_EXERCISE BRIEF_
Beneath this task are records; print exactly the stretch of them from the line with "sky130_fd_sc_hd__ha_1,380" through the line with "inputs of run", both ends included.

═══ DATASET EXCERPTS

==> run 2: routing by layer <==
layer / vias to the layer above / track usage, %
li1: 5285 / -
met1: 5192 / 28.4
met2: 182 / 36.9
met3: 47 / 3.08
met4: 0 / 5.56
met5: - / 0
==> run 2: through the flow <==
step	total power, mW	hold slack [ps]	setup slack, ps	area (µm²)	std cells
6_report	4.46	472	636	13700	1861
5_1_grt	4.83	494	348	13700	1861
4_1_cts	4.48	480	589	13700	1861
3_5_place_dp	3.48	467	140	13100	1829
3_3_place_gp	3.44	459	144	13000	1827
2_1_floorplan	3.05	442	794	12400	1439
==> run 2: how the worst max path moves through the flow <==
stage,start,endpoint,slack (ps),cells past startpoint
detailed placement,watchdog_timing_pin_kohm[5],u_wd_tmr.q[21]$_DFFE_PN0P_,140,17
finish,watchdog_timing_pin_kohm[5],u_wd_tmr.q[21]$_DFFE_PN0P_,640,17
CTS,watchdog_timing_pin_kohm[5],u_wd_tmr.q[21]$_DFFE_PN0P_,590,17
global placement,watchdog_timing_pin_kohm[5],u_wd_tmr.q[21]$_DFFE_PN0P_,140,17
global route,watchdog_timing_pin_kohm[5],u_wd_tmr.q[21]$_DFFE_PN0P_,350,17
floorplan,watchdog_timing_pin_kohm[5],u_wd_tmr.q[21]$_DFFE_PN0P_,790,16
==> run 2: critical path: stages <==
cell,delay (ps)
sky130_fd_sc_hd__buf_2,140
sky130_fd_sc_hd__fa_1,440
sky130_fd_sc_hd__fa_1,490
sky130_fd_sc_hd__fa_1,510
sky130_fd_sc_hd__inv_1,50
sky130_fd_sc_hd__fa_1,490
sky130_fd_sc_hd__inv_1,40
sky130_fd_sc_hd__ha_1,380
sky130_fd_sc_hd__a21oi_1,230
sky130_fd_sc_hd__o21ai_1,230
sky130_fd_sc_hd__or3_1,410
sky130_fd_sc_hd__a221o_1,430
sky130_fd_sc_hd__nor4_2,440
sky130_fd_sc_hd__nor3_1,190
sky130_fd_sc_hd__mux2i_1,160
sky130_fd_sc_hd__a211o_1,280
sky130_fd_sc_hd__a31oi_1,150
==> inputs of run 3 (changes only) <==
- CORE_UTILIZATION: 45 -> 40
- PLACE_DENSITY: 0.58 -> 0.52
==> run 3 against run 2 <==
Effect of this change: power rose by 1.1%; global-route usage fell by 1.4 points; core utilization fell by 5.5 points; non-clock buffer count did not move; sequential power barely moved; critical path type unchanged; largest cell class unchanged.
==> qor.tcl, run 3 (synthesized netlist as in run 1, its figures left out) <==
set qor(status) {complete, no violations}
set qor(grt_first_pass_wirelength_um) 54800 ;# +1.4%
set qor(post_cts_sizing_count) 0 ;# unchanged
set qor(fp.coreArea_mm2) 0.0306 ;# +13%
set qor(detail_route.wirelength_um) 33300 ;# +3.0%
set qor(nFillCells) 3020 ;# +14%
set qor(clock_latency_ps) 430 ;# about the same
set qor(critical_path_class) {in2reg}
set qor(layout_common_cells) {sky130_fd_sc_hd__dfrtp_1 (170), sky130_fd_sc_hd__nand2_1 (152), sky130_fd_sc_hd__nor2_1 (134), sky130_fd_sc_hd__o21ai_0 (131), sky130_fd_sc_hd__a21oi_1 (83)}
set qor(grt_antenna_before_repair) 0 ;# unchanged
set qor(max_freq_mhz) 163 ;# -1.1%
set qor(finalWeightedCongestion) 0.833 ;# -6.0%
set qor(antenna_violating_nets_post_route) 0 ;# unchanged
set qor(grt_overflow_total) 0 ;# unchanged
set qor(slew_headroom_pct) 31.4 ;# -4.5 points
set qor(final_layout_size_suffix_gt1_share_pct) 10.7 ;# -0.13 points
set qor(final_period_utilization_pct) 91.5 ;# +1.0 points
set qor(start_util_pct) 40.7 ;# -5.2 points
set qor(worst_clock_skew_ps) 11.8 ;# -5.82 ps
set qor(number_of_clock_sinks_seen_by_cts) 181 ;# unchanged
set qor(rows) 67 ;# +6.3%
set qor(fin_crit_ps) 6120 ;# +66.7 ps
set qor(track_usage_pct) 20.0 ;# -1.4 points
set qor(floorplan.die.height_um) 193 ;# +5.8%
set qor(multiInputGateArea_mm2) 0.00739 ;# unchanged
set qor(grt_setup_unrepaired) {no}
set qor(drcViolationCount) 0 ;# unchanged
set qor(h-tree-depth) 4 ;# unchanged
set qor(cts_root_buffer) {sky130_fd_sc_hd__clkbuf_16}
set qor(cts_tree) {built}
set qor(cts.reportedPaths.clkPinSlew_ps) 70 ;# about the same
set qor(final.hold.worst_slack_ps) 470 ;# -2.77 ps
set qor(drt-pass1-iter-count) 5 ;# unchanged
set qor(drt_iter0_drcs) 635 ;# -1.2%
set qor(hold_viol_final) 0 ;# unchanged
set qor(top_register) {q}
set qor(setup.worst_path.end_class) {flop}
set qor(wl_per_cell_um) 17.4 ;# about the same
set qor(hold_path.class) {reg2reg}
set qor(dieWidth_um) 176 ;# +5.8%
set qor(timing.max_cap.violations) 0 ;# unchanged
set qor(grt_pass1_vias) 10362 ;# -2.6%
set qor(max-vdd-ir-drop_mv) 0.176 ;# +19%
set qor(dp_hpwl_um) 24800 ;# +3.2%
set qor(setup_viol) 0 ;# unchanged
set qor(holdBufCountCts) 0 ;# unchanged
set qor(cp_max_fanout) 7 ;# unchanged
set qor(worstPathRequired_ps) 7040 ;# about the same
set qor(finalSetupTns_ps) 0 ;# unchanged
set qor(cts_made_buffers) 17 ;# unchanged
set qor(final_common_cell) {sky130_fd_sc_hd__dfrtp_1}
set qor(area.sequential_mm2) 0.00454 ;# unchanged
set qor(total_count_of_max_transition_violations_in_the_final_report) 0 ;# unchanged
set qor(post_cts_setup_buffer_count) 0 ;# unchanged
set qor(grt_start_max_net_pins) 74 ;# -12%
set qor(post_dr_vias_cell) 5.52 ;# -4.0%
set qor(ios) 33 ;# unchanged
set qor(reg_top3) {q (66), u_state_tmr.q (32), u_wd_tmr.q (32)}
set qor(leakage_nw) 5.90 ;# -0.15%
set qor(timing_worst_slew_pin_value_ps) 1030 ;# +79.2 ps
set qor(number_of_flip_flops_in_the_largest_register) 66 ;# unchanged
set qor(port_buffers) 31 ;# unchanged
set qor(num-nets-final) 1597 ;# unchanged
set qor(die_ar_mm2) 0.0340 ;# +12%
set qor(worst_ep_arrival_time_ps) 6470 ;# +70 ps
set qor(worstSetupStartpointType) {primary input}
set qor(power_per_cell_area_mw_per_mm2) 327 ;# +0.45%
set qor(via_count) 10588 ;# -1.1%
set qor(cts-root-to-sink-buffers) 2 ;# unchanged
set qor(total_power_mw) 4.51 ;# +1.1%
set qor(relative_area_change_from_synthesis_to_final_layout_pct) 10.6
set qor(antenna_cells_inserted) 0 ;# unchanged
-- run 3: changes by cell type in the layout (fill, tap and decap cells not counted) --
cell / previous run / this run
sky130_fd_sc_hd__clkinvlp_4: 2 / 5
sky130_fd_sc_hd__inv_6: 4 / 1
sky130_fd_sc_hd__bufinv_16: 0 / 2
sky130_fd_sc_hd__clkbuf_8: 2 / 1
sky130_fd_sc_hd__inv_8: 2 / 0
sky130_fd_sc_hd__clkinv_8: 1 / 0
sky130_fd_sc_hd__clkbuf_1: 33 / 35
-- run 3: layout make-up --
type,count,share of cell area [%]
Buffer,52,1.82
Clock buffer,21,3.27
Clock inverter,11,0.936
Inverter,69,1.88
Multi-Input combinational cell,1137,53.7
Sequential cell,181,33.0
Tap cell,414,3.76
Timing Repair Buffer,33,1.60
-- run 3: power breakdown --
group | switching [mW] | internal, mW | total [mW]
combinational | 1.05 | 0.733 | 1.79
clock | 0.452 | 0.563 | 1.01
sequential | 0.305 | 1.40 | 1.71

══════
═══ DATASET EXCERPTS

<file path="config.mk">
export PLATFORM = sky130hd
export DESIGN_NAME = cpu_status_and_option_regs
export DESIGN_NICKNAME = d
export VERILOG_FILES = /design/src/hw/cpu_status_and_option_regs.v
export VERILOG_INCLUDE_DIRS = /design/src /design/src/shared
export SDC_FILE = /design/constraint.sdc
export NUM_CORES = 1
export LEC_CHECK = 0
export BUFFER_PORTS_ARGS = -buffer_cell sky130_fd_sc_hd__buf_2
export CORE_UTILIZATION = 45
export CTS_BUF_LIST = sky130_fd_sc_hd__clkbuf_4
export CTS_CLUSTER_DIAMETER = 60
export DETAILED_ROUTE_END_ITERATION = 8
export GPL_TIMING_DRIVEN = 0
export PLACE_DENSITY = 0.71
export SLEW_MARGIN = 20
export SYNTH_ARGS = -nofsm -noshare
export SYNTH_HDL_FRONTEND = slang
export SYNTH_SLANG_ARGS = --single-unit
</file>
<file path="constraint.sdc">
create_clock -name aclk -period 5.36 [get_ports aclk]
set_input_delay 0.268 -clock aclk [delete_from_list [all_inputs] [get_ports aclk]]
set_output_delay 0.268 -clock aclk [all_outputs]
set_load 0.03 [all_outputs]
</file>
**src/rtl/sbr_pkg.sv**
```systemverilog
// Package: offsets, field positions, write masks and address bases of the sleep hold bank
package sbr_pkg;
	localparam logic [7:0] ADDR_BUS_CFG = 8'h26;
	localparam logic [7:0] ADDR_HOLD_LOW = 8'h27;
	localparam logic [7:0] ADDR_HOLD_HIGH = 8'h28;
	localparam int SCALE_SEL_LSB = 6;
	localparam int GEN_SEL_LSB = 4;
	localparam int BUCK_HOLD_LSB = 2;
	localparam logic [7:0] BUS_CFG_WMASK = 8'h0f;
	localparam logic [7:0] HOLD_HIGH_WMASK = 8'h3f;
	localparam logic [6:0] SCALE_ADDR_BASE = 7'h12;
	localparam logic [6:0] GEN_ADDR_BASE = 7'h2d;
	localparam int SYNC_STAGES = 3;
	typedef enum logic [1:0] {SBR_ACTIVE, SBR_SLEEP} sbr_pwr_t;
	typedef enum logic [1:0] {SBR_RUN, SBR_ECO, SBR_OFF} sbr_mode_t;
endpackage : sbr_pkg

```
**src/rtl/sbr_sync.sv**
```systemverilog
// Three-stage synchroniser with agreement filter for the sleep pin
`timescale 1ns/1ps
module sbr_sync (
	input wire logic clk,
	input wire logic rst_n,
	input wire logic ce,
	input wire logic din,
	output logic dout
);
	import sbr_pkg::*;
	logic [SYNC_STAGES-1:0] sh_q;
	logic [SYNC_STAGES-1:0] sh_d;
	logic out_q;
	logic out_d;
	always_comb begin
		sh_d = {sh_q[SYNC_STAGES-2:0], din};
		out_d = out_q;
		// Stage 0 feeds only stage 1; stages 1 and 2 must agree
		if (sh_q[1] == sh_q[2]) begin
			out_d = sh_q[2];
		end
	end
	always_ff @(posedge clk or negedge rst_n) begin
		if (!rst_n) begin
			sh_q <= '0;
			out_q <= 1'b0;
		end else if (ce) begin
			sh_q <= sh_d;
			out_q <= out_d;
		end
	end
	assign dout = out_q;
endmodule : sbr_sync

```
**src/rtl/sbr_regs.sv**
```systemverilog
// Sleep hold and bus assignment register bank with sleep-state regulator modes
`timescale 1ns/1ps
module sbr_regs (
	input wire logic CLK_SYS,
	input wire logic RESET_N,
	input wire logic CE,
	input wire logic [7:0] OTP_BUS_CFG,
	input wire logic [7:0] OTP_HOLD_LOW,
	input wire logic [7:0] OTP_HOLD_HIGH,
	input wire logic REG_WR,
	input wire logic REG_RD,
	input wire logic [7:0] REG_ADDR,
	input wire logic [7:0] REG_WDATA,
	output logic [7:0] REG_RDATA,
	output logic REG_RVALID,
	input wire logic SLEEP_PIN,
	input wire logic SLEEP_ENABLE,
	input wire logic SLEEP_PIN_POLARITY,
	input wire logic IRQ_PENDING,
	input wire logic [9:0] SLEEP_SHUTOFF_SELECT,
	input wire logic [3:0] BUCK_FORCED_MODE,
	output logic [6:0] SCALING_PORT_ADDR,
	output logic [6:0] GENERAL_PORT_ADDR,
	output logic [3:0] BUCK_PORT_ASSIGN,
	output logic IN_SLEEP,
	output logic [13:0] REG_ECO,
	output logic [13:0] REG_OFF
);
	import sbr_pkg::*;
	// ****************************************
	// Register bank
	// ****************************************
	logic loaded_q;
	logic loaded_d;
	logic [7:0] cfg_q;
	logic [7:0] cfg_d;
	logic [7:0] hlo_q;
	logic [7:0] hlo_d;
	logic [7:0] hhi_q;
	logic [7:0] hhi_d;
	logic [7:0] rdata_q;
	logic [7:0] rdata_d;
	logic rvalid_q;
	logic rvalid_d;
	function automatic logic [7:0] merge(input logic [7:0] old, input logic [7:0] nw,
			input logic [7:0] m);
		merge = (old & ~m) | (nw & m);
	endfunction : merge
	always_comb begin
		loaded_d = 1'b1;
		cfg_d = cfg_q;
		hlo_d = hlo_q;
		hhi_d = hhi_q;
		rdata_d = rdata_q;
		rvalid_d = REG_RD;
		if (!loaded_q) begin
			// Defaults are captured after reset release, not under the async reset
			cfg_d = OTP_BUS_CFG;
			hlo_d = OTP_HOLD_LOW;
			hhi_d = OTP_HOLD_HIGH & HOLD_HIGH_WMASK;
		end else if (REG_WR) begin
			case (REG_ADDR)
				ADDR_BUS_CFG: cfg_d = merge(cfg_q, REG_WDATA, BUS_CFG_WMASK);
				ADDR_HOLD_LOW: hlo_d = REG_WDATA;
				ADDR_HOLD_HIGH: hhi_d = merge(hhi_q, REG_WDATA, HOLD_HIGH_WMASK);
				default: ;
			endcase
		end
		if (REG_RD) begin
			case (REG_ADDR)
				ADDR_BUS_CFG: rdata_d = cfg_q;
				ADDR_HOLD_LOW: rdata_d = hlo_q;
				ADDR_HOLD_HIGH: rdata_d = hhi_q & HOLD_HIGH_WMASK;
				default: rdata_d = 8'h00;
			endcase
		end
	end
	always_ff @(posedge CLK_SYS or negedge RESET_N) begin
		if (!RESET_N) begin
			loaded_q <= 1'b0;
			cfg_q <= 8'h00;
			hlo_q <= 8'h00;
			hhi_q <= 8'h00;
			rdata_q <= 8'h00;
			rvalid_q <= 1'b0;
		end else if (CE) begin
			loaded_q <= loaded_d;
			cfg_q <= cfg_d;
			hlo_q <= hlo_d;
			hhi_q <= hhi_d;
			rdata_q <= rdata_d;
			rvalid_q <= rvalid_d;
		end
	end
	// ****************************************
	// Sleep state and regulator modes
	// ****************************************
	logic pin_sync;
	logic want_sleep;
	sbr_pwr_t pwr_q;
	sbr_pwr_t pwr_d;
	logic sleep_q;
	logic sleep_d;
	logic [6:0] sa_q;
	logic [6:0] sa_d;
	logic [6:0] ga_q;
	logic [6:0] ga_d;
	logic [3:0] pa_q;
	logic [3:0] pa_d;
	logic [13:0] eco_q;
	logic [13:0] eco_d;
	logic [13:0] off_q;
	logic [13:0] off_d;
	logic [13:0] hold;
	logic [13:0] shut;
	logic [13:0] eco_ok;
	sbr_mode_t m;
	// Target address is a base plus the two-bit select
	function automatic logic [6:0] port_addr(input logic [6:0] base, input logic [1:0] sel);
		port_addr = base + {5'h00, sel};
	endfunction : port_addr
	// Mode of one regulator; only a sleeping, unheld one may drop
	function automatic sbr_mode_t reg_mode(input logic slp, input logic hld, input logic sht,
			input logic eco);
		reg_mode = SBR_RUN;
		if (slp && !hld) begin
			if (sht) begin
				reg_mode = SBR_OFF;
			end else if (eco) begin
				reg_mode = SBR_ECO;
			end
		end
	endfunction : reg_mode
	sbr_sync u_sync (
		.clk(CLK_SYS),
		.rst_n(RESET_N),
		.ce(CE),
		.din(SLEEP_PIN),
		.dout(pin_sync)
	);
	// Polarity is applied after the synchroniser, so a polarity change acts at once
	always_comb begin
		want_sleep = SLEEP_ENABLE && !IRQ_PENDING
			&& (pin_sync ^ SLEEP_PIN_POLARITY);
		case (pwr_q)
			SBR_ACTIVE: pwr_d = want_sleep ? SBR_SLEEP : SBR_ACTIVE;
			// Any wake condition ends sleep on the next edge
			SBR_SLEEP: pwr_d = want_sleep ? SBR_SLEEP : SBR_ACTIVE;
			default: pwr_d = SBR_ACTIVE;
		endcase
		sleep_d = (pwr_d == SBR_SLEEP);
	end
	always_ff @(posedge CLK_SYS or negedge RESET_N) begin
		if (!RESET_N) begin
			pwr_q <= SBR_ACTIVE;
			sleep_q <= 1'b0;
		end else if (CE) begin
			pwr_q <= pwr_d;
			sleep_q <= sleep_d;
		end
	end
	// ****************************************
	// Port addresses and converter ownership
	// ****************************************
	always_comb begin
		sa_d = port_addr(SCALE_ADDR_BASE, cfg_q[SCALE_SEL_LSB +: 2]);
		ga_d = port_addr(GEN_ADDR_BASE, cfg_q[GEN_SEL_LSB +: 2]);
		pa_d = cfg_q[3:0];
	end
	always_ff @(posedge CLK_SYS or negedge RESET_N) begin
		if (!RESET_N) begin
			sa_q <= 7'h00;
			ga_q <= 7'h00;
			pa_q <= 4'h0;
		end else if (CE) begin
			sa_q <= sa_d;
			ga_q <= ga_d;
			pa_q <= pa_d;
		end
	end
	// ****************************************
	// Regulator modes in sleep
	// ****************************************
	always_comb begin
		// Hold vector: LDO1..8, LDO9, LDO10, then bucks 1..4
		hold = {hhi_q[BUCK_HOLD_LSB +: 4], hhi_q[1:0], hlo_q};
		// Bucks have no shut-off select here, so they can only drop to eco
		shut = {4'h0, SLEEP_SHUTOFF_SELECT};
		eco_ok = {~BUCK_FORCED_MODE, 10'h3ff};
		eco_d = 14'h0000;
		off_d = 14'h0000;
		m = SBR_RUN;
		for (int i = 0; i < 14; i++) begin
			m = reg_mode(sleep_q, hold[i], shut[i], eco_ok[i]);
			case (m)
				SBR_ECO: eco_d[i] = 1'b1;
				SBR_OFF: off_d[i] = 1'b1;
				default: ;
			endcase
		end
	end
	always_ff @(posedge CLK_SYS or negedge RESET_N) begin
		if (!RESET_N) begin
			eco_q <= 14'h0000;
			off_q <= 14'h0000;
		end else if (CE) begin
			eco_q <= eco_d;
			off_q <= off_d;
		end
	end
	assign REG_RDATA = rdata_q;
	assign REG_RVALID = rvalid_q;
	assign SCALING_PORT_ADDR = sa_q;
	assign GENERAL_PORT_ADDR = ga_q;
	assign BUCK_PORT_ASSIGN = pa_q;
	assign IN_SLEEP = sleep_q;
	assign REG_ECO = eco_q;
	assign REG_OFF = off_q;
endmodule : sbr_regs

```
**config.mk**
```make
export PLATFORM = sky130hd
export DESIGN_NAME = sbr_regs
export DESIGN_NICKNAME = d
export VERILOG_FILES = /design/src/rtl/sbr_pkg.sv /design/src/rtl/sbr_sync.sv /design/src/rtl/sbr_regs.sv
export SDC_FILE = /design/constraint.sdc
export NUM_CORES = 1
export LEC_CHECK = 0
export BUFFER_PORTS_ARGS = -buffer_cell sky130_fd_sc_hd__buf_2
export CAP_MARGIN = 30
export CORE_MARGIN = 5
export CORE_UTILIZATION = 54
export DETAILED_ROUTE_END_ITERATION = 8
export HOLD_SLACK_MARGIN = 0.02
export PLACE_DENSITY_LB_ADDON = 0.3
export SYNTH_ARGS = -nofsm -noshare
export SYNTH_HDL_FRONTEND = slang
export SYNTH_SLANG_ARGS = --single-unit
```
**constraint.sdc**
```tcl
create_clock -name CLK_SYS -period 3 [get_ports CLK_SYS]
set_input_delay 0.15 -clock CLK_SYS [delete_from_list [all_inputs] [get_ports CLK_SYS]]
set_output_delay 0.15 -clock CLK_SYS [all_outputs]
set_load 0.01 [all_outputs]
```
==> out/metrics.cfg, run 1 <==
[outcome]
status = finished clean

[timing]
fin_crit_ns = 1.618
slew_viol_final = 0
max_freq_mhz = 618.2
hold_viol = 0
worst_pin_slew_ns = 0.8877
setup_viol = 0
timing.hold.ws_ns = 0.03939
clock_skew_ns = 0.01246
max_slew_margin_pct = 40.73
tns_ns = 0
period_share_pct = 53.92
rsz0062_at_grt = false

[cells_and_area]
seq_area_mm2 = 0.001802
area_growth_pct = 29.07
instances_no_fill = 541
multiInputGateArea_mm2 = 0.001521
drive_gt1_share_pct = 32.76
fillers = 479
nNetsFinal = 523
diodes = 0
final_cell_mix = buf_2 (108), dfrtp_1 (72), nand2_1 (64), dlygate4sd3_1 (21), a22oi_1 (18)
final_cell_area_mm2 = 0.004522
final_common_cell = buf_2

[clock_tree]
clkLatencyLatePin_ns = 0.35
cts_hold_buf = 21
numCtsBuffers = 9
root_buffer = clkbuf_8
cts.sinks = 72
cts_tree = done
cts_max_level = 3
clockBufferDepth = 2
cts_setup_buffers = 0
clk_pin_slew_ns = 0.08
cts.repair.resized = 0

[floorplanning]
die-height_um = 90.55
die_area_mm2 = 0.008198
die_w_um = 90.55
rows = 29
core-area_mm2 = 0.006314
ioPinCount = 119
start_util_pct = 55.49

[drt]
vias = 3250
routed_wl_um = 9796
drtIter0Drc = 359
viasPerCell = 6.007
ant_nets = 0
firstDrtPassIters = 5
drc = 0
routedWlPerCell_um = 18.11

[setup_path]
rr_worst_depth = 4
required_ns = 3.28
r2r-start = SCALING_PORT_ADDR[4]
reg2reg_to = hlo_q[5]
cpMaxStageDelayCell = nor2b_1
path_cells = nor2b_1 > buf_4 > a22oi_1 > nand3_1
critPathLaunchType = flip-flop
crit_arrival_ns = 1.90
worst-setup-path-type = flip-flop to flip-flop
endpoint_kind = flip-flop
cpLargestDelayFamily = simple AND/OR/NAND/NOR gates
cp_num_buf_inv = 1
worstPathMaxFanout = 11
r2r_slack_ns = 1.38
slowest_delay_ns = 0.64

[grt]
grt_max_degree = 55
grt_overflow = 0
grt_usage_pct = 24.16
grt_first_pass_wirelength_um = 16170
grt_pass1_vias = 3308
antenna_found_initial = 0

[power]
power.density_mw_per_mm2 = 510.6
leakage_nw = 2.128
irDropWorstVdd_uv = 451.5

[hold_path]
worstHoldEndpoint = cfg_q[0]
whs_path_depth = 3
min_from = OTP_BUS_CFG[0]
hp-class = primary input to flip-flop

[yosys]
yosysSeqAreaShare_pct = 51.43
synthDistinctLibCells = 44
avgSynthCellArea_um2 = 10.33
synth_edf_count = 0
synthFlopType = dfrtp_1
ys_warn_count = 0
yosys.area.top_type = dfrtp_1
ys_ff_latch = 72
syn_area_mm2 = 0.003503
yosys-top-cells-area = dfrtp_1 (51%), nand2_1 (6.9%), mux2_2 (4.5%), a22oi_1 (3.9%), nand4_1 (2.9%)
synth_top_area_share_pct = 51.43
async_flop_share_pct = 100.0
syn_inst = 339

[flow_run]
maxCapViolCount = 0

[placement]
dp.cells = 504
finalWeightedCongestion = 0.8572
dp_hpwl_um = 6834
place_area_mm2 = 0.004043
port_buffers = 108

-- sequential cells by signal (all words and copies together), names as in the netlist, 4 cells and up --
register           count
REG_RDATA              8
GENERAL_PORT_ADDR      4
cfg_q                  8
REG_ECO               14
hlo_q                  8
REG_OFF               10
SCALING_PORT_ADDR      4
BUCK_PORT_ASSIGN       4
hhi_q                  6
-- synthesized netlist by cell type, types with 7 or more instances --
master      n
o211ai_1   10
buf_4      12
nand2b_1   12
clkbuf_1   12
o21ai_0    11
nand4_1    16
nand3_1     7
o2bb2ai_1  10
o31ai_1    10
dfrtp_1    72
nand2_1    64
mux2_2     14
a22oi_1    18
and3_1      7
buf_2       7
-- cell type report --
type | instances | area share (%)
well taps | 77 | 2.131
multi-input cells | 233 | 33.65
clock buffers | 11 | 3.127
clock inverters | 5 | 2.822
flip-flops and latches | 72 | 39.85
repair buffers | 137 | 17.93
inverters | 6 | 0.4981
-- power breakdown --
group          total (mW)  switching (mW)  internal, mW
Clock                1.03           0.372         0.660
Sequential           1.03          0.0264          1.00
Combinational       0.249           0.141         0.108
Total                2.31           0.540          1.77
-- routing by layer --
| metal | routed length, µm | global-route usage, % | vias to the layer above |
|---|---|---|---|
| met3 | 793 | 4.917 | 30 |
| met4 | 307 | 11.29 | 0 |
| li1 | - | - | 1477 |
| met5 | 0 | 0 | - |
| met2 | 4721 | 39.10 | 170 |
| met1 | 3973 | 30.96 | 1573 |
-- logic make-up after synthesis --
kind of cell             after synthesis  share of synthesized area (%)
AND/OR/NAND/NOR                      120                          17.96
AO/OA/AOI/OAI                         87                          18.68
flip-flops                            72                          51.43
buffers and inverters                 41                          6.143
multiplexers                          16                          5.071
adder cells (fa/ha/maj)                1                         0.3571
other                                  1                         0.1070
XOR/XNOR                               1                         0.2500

══════

_WRITTEN REPLY_
sky130_fd_sc_hd__ha_1,380
sky130_fd_sc_hd__a21oi_1,230
sky130_fd_sc_hd__o21ai_1,230
sky130_fd_sc_hd__or3_1,410
sky130_fd_sc_hd__a221o_1,430
sky130_fd_sc_hd__nor4_2,440
sky130_fd_sc_hd__nor3_1,190
sky130_fd_sc_hd__mux2i_1,160
sky130_fd_sc_hd__a211o_1,280
sky130_fd_sc_hd__a31oi_1,150
==> inputs of run 3 (changes only) <==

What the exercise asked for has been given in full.